El Cuadro de París, Jules Valles

[Le Tableau de Paris], Bajo este título se recopilaron en 1932 los más bellos artículos que Jules Valles (1832-1885) escribió y publicó de 1882 a 1883, tratando de dar un cuadro pinto­resco de la metrópoli en sus aspectos me­nos conocidos y comunes. Son páginas en las que el vigoroso y concienzudo escritor de El Niño (v.), el encendido polemista y el crudo memorialista del Bachiller y del Rebelde, se nos presenta sobre todo bajo el aspecto de un admirable y original estilista. Una vez más, sus gustos revolu­cionarios se revelan en la elección de los temas: su París es esencialmente el París del pueblo, cuya vida retrata en una serie de pinturas llenas de color y de áspero dibujo.

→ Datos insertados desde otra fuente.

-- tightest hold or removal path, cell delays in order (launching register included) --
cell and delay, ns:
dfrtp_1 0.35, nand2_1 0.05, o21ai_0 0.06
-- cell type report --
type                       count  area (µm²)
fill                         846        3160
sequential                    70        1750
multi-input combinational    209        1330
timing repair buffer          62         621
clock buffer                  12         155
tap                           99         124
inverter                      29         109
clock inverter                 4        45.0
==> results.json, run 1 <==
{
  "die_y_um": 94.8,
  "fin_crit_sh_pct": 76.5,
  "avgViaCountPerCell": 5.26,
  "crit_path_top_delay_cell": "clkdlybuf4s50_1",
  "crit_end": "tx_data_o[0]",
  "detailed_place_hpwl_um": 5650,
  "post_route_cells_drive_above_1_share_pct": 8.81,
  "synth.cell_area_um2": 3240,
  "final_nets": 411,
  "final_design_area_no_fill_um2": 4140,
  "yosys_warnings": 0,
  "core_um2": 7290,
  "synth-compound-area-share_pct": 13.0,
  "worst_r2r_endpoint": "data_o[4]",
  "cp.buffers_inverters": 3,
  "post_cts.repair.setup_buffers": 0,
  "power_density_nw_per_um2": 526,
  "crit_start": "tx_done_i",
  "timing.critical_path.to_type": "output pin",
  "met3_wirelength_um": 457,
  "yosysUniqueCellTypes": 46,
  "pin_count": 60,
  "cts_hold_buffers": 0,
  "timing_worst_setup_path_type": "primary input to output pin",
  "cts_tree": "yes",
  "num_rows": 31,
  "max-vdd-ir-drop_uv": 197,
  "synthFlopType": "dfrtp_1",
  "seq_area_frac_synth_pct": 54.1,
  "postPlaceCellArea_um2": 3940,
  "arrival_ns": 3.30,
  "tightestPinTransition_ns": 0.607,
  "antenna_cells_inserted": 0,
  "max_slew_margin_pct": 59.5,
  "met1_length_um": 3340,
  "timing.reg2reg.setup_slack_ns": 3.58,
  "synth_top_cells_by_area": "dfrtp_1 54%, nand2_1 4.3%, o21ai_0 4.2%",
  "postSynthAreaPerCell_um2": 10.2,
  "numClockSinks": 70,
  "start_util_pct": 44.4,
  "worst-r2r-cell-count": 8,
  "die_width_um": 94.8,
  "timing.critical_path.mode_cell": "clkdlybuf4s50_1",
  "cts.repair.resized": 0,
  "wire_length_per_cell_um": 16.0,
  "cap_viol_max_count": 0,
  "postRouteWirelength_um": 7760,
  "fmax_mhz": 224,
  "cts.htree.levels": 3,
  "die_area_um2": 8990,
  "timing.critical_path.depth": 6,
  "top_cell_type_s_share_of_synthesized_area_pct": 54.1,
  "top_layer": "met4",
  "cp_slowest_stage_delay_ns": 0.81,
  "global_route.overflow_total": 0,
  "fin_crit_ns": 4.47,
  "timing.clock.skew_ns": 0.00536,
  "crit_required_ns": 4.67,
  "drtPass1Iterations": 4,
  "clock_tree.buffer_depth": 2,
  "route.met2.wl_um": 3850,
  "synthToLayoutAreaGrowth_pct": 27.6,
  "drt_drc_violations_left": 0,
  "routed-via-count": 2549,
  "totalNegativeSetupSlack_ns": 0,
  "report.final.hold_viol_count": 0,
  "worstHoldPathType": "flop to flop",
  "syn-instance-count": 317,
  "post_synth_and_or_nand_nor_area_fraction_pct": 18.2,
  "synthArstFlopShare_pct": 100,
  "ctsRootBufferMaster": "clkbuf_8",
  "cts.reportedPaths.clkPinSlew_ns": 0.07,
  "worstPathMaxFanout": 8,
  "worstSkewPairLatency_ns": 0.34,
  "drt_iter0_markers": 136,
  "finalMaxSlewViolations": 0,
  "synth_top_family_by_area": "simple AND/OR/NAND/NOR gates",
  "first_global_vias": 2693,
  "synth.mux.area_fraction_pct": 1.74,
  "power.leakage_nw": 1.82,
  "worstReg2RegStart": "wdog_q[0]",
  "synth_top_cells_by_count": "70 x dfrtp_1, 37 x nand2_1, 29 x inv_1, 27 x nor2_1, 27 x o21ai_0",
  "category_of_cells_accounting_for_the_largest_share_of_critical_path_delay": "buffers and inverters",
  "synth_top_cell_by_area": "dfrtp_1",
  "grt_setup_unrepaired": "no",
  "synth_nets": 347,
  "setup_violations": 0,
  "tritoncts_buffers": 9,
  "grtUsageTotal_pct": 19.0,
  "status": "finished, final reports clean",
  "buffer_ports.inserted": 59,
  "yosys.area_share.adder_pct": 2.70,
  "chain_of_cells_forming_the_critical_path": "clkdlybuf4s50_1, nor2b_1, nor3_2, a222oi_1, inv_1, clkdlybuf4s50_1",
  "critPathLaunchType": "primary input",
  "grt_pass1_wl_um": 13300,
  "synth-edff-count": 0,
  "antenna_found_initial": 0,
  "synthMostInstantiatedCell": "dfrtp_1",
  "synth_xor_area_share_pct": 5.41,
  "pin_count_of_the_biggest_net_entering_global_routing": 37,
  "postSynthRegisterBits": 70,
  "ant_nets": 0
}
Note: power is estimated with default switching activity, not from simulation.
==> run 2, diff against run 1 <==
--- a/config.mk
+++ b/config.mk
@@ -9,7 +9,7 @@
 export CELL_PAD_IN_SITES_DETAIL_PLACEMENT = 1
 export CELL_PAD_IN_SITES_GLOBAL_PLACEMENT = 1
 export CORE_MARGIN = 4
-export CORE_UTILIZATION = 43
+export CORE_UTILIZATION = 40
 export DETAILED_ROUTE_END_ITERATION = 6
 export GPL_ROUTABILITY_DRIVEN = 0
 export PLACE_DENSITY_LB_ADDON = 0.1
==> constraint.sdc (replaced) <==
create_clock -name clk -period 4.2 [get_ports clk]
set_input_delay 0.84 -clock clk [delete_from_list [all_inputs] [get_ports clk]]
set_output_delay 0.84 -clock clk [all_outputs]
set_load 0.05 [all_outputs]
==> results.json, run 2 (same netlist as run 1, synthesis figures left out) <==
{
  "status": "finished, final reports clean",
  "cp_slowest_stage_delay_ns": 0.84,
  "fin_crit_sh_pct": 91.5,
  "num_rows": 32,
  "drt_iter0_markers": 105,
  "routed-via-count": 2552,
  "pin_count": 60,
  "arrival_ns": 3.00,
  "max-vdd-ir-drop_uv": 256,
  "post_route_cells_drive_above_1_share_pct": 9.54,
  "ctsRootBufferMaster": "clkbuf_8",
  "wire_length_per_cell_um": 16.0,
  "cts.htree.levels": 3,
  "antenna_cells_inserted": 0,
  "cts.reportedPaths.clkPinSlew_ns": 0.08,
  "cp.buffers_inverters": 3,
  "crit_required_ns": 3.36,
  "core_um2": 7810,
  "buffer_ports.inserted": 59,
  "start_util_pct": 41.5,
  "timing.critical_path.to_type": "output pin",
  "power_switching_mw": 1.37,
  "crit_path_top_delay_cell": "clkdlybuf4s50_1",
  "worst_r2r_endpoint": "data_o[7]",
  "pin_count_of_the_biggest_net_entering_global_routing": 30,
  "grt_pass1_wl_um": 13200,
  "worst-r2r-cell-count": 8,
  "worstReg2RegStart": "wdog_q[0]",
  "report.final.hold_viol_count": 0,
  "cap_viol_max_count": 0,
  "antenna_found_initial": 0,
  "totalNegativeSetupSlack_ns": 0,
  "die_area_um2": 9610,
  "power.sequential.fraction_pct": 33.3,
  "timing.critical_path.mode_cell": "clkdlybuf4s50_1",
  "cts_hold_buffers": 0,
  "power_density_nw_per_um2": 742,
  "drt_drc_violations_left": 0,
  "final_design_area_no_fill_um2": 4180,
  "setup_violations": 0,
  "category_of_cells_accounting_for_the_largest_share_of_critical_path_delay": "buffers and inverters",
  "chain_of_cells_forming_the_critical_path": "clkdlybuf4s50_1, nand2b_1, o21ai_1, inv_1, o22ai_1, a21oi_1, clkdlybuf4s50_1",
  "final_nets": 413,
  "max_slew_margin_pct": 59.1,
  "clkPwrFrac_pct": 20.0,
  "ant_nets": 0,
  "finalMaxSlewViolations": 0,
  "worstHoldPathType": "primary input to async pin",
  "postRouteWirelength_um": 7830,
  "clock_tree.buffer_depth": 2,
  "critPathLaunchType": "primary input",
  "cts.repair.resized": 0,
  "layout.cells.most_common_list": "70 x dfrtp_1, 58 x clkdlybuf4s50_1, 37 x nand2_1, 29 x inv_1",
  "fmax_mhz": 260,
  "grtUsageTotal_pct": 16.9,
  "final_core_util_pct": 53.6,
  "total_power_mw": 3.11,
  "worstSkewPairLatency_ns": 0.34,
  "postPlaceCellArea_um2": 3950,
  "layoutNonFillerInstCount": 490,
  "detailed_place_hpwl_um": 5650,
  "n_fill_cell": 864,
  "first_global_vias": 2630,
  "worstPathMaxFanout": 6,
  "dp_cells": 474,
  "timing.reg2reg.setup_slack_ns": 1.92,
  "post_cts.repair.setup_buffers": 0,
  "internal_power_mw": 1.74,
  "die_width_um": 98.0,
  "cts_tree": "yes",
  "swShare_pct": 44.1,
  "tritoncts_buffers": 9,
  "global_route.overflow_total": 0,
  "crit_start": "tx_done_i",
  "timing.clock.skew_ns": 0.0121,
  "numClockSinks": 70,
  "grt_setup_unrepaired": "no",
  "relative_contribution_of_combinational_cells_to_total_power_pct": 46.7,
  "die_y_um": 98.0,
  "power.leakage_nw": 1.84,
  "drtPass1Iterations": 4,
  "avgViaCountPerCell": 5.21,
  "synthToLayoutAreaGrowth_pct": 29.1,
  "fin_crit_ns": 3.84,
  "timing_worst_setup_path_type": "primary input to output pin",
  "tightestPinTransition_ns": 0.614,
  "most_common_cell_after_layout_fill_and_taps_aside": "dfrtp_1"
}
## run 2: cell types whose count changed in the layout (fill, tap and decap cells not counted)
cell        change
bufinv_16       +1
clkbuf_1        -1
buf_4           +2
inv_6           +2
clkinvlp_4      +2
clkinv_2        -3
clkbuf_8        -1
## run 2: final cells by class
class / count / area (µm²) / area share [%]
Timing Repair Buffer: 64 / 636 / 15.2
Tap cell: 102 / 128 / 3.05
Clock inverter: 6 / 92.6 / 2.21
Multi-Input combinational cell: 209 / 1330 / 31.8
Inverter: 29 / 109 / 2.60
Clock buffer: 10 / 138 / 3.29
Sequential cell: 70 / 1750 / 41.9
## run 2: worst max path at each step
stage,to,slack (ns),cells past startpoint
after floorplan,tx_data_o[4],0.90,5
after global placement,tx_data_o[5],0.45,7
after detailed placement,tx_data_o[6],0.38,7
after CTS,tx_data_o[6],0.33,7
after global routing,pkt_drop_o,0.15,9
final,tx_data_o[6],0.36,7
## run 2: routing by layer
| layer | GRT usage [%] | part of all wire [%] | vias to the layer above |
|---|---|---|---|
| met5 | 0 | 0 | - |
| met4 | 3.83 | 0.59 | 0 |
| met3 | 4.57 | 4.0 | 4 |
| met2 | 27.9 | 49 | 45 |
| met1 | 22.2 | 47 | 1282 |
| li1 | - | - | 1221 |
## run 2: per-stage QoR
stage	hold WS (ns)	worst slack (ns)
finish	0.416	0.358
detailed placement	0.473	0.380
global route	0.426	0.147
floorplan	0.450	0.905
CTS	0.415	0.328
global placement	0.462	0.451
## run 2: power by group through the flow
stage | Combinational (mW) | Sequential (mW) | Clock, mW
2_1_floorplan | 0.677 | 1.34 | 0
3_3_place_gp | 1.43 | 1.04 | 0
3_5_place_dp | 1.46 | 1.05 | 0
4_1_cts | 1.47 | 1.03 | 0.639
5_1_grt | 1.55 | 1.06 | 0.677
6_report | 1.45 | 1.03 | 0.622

Valles, cuyo arte ha hecho recordar el Romanticismo revolucionario de Los Mi­serables (v.), el truculento realismo de Zola y hasta la manera de los Goncourt, en rea­lidad resulta mucho más simple: es un apasionado testigo, un observador emotivo, do­tado de una capacidad extraordinaria de evocación poética; pero conserva siempre su característica personal: reducir con la máxima naturalidad una descripción a un juicio, una nota de color a un epigrama. Esto explica por qué en este Cuadro de Pa­rís ciertos melancólicos paisajes ciudadanos están tan cargados de sugestión poética que hacen pensar en Baudelaire; en tanto que los cuadros de fieras y de saltimbanquis y la pintura del barrio de los traperos son parientes cercanos del arte de Toulouse- Lautrec. Tal facilidad en el paso del deta­lle pintoresco al epigrama, es lo que cons­tituye precisamente la originalidad del Va­lles escritor y de este libro, absolutamente característico: un arte raro y personalísimo que quizá tan sólo halló un heredero en Jules Renard.